» **WORK ITEM**
Copy out all the lines in the records that include the word "usage".

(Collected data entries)
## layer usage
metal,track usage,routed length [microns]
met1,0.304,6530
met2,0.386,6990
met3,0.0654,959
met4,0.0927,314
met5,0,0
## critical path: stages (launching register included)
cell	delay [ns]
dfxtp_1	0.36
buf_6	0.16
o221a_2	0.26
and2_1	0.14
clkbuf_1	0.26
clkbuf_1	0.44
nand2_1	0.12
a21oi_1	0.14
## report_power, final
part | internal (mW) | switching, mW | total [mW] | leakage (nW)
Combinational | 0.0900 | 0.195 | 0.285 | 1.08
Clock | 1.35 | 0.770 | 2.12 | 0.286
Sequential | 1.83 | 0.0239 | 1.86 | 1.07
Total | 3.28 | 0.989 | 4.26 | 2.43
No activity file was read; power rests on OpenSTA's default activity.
$ cat config.mk
export PLATFORM = sky130hd
export DESIGN_NAME = udc_channel
export DESIGN_NICKNAME = d
export VERILOG_FILES = /design/src/rtl/udc_pkg.sv /design/src/rtl/udc_channel.sv
export SDC_FILE = /design/constraint.sdc
export NUM_CORES = 1
export LEC_CHECK = 0
export ABC_AREA = 1
export BUFFER_PORTS_ARGS = -buffer_cell sky130_fd_sc_hd__buf_4
export CAP_MARGIN = 20
export CORE_ASPECT_RATIO = 1.25
export CORE_MARGIN = 5
export CORE_UTILIZATION = 42
export CTS_BUF_LIST = sky130_fd_sc_hd__clkbuf_8
export DETAILED_ROUTE_END_ITERATION = 7
export PLACE_DENSITY = 0.57
export SLEW_MARGIN = 20
export SYNTH_ARGS = -nofsm -noshare
export SYNTH_HDL_FRONTEND = slang
export SYNTH_SLANG_ARGS = --single-unit
$ cat constraint.sdc
create_clock -name clk_i -period 6.7 [get_ports clk_i]
set_clock_uncertainty 0.05 [all_clocks]
set_input_delay 0.67 -clock clk_i [delete_from_list [all_inputs] [get_ports clk_i]]
set_output_delay 0.67 -clock clk_i [all_outputs]
set_load 0.1 [all_outputs]
$ cat src/rtl/udc_pkg.sv
package udc_pkg;

   // Register byte offsets on the Avalon-MM slave.
   localparam logic [4:0] OFS_CTRL     = 5'h00;
   localparam logic [4:0] OFS_PRESET   = 5'h04;
   localparam logic [4:0] OFS_SETPOINT = 5'h08;
   localparam logic [4:0] OFS_COUNT    = 5'h0c;
   localparam logic [4:0] OFS_CAPTURE  = 5'h10;
   localparam logic [4:0] OFS_STATUS   = 5'h14;
   localparam logic [4:0] OFS_CMD      = 5'h18;

   // Control register field positions.
   localparam int CTRL_CMODE_LSB  = 0;
   localparam int CTRL_X4         = 2;
   localparam int CTRL_SW_DOWN    = 3;
   localparam int CTRL_SW_EN      = 4;
   localparam int CTRL_PMODE_LSB  = 5;
   localparam int CTRL_PEDGE_RISE = 8;
   localparam int CTRL_PCONFIRM   = 9;
   localparam int CTRL_MANUAL     = 10;
   localparam int CTRL_OUT_EN_LSB = 11;
   localparam int CTRL_MAN_LSB    = 13;
   localparam int CTRL_W          = 15;

   // Status register field positions.
   localparam int STAT_CNT_OUT_LSB = 0;
   localparam int STAT_DOWN        = 2;
   localparam int STAT_ENABLED     = 3;
   localparam int STAT_PRESET_LVL  = 4;
   localparam int STAT_LCAM_ARMED  = 5;

   // Command register field positions.
   localparam int CMD_SW_PRESET = 0;

   // Values after reset.
   localparam logic [CTRL_W-1:0] CTRL_RST  = 15'h0000;
   localparam logic [31:0]       VALUE_RST = 32'h0000_0000;

   // Direction input must be steady longer than this before a pulse counts.
   localparam int CLK_PERIOD_NS   = 100;
   localparam int DIR_SETTLE_NS   = 3000;
   localparam int DIR_SETTLE_CYC  =
      (DIR_SETTLE_NS + CLK_PERIOD_NS - 1) / CLK_PERIOD_NS;
   localparam int SETTLE_W        = 6;

   typedef enum logic [1:0] {
      CM_SEPARATE,
      CM_PULSE_DIR,
      CM_SW_DIR,
      CM_QUAD
   } udc_cmode_t;

   typedef enum logic [2:0] {
      PM_NONE,
      PM_EDGE,
      PM_DIR_MATCH,
      PM_DIR_OPPOSED,
      PM_LEVEL,
      PM_SHORT_CAM,
      PM_LONG_CAM
   } udc_pmode_t;

   typedef struct packed {
      logic capture_in;
      logic count_enable_in;
      logic preset_in;
      logic index_mark_in;
      logic aux_count_in;
      logic count_pulse_in;
   } udc_pins_t;

   localparam int PINS_W = 6;

endpackage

» **SOLUTION FOR THIS TASK**
## layer usage
metal,track usage,routed length [microns]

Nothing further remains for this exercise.